What changed globally?
The estimated settings summarize broad exposure, contrast, saturation, hue, color temperature, green-magenta tint, sharpness, blur, and vignette changes.
Where did the edit appear?
The maps show brightened areas, color movement, sharpness changes, and parts the broad estimate does not fully explain.
Can this pair be trusted?
Confidence tells you if the original and edited images line up well enough for a useful readout.
How to use it
Run the tool in this order
Prepare the image pair
Choose an original image and an edited version from the same photo, render, screenshot, or export set.
- Best case: same crop, same subject, same size, same camera position.
- Okay case: same scene with a small resize or export change.
- Poor case: new pose, new crop, moved object, different lighting, or a different image.
Upload the original image first
Place the unedited reference in the Original slot. This gives the tool a baseline for every estimate.
- Use the file closest to the source image.
- A camera original, clean export, old screenshot, or reference render works well.
- Do not use a screenshot of the edited image as the original.
Upload the edited image second
Place the retouched, graded, sharpened, brightened, or preset-exported version in the Edited slot.
- Use the final version you want to analyze.
- Keep the same crop if possible.
- If the edited file is compressed, the maps may show compression texture as extra change.
Pick the analysis mode
Start with Balanced for most pairs. Move to Fast for quick checks or Advanced for difficult images.
- Fast: quick reading for simple color or brightness edits.
- Balanced: normal choice for photos, product images, and screenshots.
- Advanced: useful for subtle edits, noisy exports, or image pairs with many small changes.
Run the analysis
Start the detector and let the browser calculate the estimate locally. The page will fill in confidence, settings, maps, and LUT output.

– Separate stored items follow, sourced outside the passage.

Context: an optimization exercise on an open-source flow, tuned for small area, a short achievable clock period and few clock cycles per item. The choices shown serve that exercise and are no tape-out recipe. The RTL was checked by simulation tests, not by an equivalence proof against the original design. No activity file was given, so power comes from the tool's default toggle rates.

## dsp_slice_top
module dsp_slice_top (
    input  logic                 w_CLK,
    input  logic                 RSTALLCARRYIN,
    input  logic                 wb_cyc,
    input  logic                 wb_stb,
    input  logic [103:0]         wb_op,
    output logic                 wb_ack,
    output logic                 res_valid,
    output logic [52:0]          res,
    input  logic                 res_ready
);
For scale: roughly 2100 cells after synthesis, about 160 I/O pins, ~24000 sq um of cells after synthesis.
export LEC_CHECK = 0
export CAP_MARGIN = 20
export CORE_MARGIN = 2
export CORE_UTILIZATION = 50
export SETUP_SLACK_MARGIN = 2.5
export SLEW_MARGIN = 20
export SYNTH_HIERARCHICAL = 1
export SYNTH_MINIMUM_KEEP_SIZE = 0
create_clock -name core_clock -period 7.5 [get_ports {w_CLK}]
standard.sh (not shown) runs the stock make flow with config.mk's settings and CLKGATE_MAP_FILE= SYNTH_SCRIPT=/design/flow/synth_recipe.tcl, a recipe that flattens the netlist after the stock synthesis.
==> flow/flow/run.sh <==
#!/bin/bash
# The standard layout (standard.sh: the ORFS flow and synthesis), with
# the port buffers made of plain buffers instead of ORFS's default pick.
set -euo pipefail
export BUFFER_PORTS_ARGS="-buffer_cell sky130_fd_sc_hd__buf_4"
bash standard.sh > standard.log 2>&1
Testbench counts at the start, summed over its fixed seeds: cycles 18,888, items 16,000.
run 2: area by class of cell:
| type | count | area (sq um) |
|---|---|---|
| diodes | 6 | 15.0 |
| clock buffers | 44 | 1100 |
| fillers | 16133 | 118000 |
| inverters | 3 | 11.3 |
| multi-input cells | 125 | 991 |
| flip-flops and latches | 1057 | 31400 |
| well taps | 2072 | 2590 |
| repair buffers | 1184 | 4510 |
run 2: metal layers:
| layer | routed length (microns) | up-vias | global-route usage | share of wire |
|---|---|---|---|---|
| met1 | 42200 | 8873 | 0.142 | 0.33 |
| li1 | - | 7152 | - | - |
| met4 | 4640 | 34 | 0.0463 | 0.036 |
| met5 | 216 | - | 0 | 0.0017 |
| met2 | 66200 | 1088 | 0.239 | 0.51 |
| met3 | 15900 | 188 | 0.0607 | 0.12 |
This design comes from an exercise in tuning for small area, a short achievable clock period and few clock cycles per item on the open sky130 flow, not from production work. The RTL was checked by simulation tests, not by an equivalence proof against the original design.

==> flow/design.v (excerpt) <==
module calendar_day_difference
(
  input  logic              clk,
  input  logic              rst_n,
  input  logic              start,
  output logic              busy,
  input  logic [DayW-1:0]   in_first_day,
  input  logic [MonW-1:0]   in_first_month,
  input  logic [YearW-1:0]  in_first_year,
  input  logic [DayW-1:0]   in_second_day,
  input  logic [MonW-1:0]   in_second_month,
  input  logic [YearW-1:0]  in_second_year,
  output logic              out_valid,
  output logic [CountW-1:0] out_day_count
);
  localparam int SumW   = 24;              
  assign busy = 1'b0;
  logic [DayW-1:0]  in_day  [2];
  logic [MonW-1:0]  in_mon  [2];
  logic [YearW-1:0] in_year [2];
  assign in_day[0]  = in_first_day;
  assign in_mon[0]  = in_first_month;
  assign in_year[0] = in_first_year;
  assign in_day[1]  = in_second_day;
  assign in_mon[1]  = in_second_month;
  assign in_year[1] = in_second_year;
  logic [YearW-1:0] s0_year_r [2];
  logic [9:0]       s0_md_r   [2];    
  logic [3:0]       s0_fl_r   [2];    
  for (genvar i = 0; i < 2; i++) begin : g_in
    logic [8:0] mst;                    
    logic       early, f29, c29, c30;
    always_comb begin
      mst =
        (in_mon[i] == 4'd2) ? 9'd31 :
        (in_mon[i] == 4'd3) ? 9'd59 :
        (in_mon[i] == 4'd4) ? 9'd90 :
        (in_mon[i] == 4'd5) ? 9'd120 :
        (in_mon[i] == 4'd6) ? 9'd151 :
        (in_mon[i] == 4'd7) ? 9'd181 :
        (in_mon[i] == 4'd8) ? 9'd212 :
        (in_mon[i] == 4'd9) ? 9'd243 :
        (in_mon[i] == 4'd10) ? 9'd273 :
        (in_mon[i] == 4'd11) ? 9'd304 :
        (in_mon[i] == 4'd12) ? 9'd334 : 9'd0;
      early = (in_mon[i] <= 4'd2) | (in_mon[i] >= 4'd13);
      f29   = (in_mon[i] == 4'd2) & (in_day[i] == 5'd29);
      c29   = (in_mon[i] == 4'd2) & (in_day[i] == 5'd30);
      c30   = (in_day[i] == 5'd31) &
              ((in_mon[i] == 4'd2) | (in_mon[i] == 4'd4) | (in_mon[i] == 4'd6) |
               (in_mon[i] == 4'd9) | (in_mon[i] == 4'd11));
    end
    always_ff @(posedge clk) begin
  ...
Size: ~1500 cells after synthesis, ~170 flip-flops, about 73 I/O pins, about 0.014 mm^2 of cells after synthesis.
clock: 9.5 ns
lec_check: 0
cap_margin: 20
core_margin: 2
core_utilization: 40
cts_buf_list: sky130_fd_sc_hd__clkbuf_4 sky130_fd_sc_hd__clkbuf_8
setup_slack_margin: 5
slew_margin: 20
run.sh (not shown) runs the stock make flow with config.mk's settings and CLKGATE_MAP_FILE= SYNTH_SCRIPT=/design/flow/synth_recipe.tcl, a recipe that flattens the netlist after the stock synthesis.
Testbench counts at the start, summed over its fixed seeds: cycles 16,040, items 16,000.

- Keep both images loaded during the analysis.
- Large images may take longer because the browser has more pixels to inspect.

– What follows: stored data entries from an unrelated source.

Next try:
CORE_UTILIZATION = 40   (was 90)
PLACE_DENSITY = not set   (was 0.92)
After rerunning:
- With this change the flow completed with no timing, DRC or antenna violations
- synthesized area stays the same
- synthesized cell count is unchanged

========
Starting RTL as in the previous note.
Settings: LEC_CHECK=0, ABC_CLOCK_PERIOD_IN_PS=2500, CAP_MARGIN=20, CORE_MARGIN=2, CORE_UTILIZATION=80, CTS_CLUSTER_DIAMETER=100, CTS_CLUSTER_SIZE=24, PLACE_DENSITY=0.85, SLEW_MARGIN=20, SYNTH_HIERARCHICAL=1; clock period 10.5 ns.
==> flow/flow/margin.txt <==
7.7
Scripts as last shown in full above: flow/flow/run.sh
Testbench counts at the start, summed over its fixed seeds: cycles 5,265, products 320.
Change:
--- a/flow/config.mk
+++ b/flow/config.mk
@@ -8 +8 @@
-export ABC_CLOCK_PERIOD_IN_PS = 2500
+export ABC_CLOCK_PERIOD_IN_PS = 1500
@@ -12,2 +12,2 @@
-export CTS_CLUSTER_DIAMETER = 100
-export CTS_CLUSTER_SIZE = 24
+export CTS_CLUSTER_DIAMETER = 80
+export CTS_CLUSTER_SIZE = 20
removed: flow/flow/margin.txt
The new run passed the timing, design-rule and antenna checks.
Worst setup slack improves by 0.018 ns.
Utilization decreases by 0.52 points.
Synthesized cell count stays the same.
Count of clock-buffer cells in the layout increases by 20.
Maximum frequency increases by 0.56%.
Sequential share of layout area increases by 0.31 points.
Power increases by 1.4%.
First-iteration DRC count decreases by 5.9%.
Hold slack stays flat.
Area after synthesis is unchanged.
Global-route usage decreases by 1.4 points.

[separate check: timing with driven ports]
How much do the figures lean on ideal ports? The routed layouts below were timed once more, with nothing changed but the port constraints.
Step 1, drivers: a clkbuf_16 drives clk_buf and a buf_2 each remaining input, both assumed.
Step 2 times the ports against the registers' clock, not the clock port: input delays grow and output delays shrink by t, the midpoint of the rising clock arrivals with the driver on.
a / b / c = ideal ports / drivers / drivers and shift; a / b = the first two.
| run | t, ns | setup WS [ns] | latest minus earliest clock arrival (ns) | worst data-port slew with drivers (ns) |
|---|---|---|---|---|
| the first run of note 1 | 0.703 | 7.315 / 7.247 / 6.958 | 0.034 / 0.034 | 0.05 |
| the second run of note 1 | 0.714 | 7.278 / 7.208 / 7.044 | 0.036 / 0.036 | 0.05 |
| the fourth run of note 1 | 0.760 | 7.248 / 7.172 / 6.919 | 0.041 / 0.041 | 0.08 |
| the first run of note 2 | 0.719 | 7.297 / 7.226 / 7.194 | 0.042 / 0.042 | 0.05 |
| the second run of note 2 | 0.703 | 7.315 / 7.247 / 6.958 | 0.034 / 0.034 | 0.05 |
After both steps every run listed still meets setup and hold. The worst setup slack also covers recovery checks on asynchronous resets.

- Your image data stays in the browser during this process.
Read the result panels in order
Use this order: confidence first, estimated settings second, maps third, LUT output last.
- Confidence: checks if the pair is suitable for analysis.

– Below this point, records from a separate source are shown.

This design comes from an exercise in tuning for small area, a short achievable clock period and few clock cycles per item on the open sky130 flow, not from production work.
At most, simulation tests tie the RTL to the original design; equivalence was not proved.

==> flow/design.v (excerpt) <==
module sha256_hash_engine_top (
  input  logic        clk,
  input  logic        rst,
  input  logic        cfg_valid,
  output logic        cfg_ready,
  input  logic        cfg_data,
  input  logic        s_axis_tvalid,
  output logic        s_axis_tready,
  input  logic [39:0] s_axis_tdata,    
  input  logic        s_axis_tlast,
  output logic        m_axis_tvalid,
  input  logic        m_axis_tready,
  output logic [39:0] m_axis_tdata,    
  output logic        m_axis_tlast
);
  localparam logic [1:0] S_DATA = 2'd0, S_P80 = 2'd1, S_ZERO = 2'd2, S_LEN2 = 2'd3;
  logic [1:0]  src_st;
  logic [3:0]  pos;         
  logic [58:0] words;       
  logic [1:0]  tail;        
  logic        variant;
  logic [2:0]  cnt;
  logic [31:0] in_word, pad_calc, gen_word, out_word;
  logic        gen_valid, fill;
  logic        buf_valid, buf_len2;
  logic [31:0] buf_word;
  logic [2:0]  out_idx;
  logic        want, take, out_valid, out_last;
  assign in_word = s_axis_tdata[31:0];
  assign cnt     = (s_axis_tdata[34:32] > 3'd4) ? 3'd4 : s_axis_tdata[34:32];
  always_comb begin
    case (cnt)
      3'd1:    pad_calc = {in_word[31:24], 24'h80_0000};
  ...
Settings: LEC_CHECK=0, CAP_MARGIN=20, CORE_MARGIN=2, CORE_UTILIZATION=40, SETUP_SLACK_MARGIN=4.0, SLEW_MARGIN=20, TNS_END_PERCENT=100; clock period 8.5 ns.
run.sh (not shown) runs the stock make flow with config.mk's settings and CLKGATE_MAP_FILE= SYNTH_SCRIPT=/design/flow/synth_recipe.tcl, a recipe that flattens the netlist after the stock synthesis.
Testbench counts at the start, summed over its fixed seeds: cycles 55,304, bytes 42,816.
Edit:
SETUP_SLACK_MARGIN = 3.0   (was 4.0)
Outcome:
- The new run produced a clean layout
- worst setup slack gets worse by 0.036 ns
- final area came out lower by a few percent
- clock skew came out higher by 0.013 ns


sha256_hash_engine_top, a different RTL version from the one above (not shown whole).
Size: ~91 I/O pins.
Settings: LEC_CHECK=0, CAP_MARGIN=20, CORE_MARGIN=2, CORE_UTILIZATION=60, SETUP_SLACK_MARGIN=3.0, SLEW_MARGIN=20, TNS_END_PERCENT=100; clock period 8.5 ns.
Edit:
- CORE_UTILIZATION: 60 -> 40
- The changed run finished with timing, DRC and antenna clean
- worst setup slack improves by 0.15 ns
- count of clock-buffer cells in the layout falls by 4
- cell area goes up by 2.1%
- critical path depth is unchanged
Edit:
- CTS_BUF_LIST: unset -> sky130_fd_sc_hd__clkbuf_4 sky130_fd_sc_hd__clkbuf_8
- PLACE_DENSITY: unset -> 0.75
Outcome: Cell count rises by 1.2%. Setup slack got worse by 0.095 ns. Cell area falls by 1.1%. Maximum frequency falls by 1.7%. Die area does not change. Hold slack got worse by 0.020 ns. Flip-flop and latch count is unchanged.
Edit:
- PLACE_DENSITY: 0.75 -> unset
The changed run finished clean.
Flip-flop and latch count is unchanged.
Sequential share of layout area goes down by 0.24 points.
Maximum frequency went up by a few percent.
Global-route usage is higher by 1.1 points.
Worst setup slack is better by 0.13 ns.
Register-to-register slack improved by 0.13 ns.
Routed wire length came out higher by a few percent.
No run of this note included a check of the RTL's function; only the layout flow was run.


sha256_hash_engine_top, a different RTL version from the one above (not shown whole).
Size: ~5,800 cells after synthesis, about 1,100 flip-flops, about 91 I/O pins, roughly 65,000 µm² of cells after synthesis.
export LEC_CHECK = 0
export CAP_MARGIN = 20
export CORE_MARGIN = 2
export CORE_UTILIZATION = 40
export CTS_BUF_LIST = sky130_fd_sc_hd__clkbuf_4 sky130_fd_sc_hd__clkbuf_8
export SETUP_SLACK_MARGIN = 3.7
export SLEW_MARGIN = 20
export TNS_END_PERCENT = 100
create_clock -name core_clock -period 8.5 [get_ports {clk}]
The first run completed with no timing, DRC or antenna violations.
Testbench counts at the start, summed over its fixed seeds: cycles 55,304, bytes 42,816.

- Estimated settings: shows the broad edit parameters.
- Diagnostic maps: reveal local edits, mismatches, and areas the estimated settings cannot fully explain.
- LUT output: tests the estimated color grade on another image.
Result panels
What to check after the analysis
Confidence and fit
Start here. A strong fit makes the estimated settings more useful. A weak fit usually means the pair changed too much.
Estimated settings
Read the broad edit parameters: exposure, contrast, saturation, hue, color temperature, green-magenta tint, sharpness, blur, and vignette.
Diagnostic maps
Use maps to locate brightness shifts, color shifts, softened detail, sharpened edges, retouched areas, and alignment problems.
LUT test
Use the generated LUT as a color-grade test. It is most useful after confidence and maps look reasonable.
Panel terms
Term explanations
Estimated settings
The tool's best read of broad exposure, contrast, saturation, hue, color temperature, green-magenta tint, sharpness, blur, and vignette changes.
Diagnostic maps
Visual maps for brightness change, color movement, sharpness change, residual difference, and reconstructed estimate.
Confidence
A practical quality label for the image pair. Strong confidence means the pair lines up well enough for a useful estimate.
Residual
Areas the broad edit estimate cannot fully explain. These areas can point to masks, retouching, object changes, or crop mismatch.
3D LUT
A color transform file. Use it to test the estimated color grade on another target image inside the browser.
Decisions
How to act on the result
Same scene, same crop
The two images line up, and the marked areas match what you can see. Use the numbers as a starting point to recreate the edit.
Local edits appear
Check the highlighted spots by eye. Faces, labels, skies, and object edges often show brush work, masking, or cleanup.
Pair mismatch
Use a better-matched image pair. Large crop, pose, lighting, subject, object, or camera changes can dominate the result and make it hard to interpret.
Common issues
What can make the result look wrong
Different crop or position
A moved subject, new crop, or changed camera position can dominate the analysis. Try a pair with closer alignment.
Mostly local retouching
Masks, clone work, background cleanup, and object removal often show up in residual maps. The broad settings will only explain part of the edit.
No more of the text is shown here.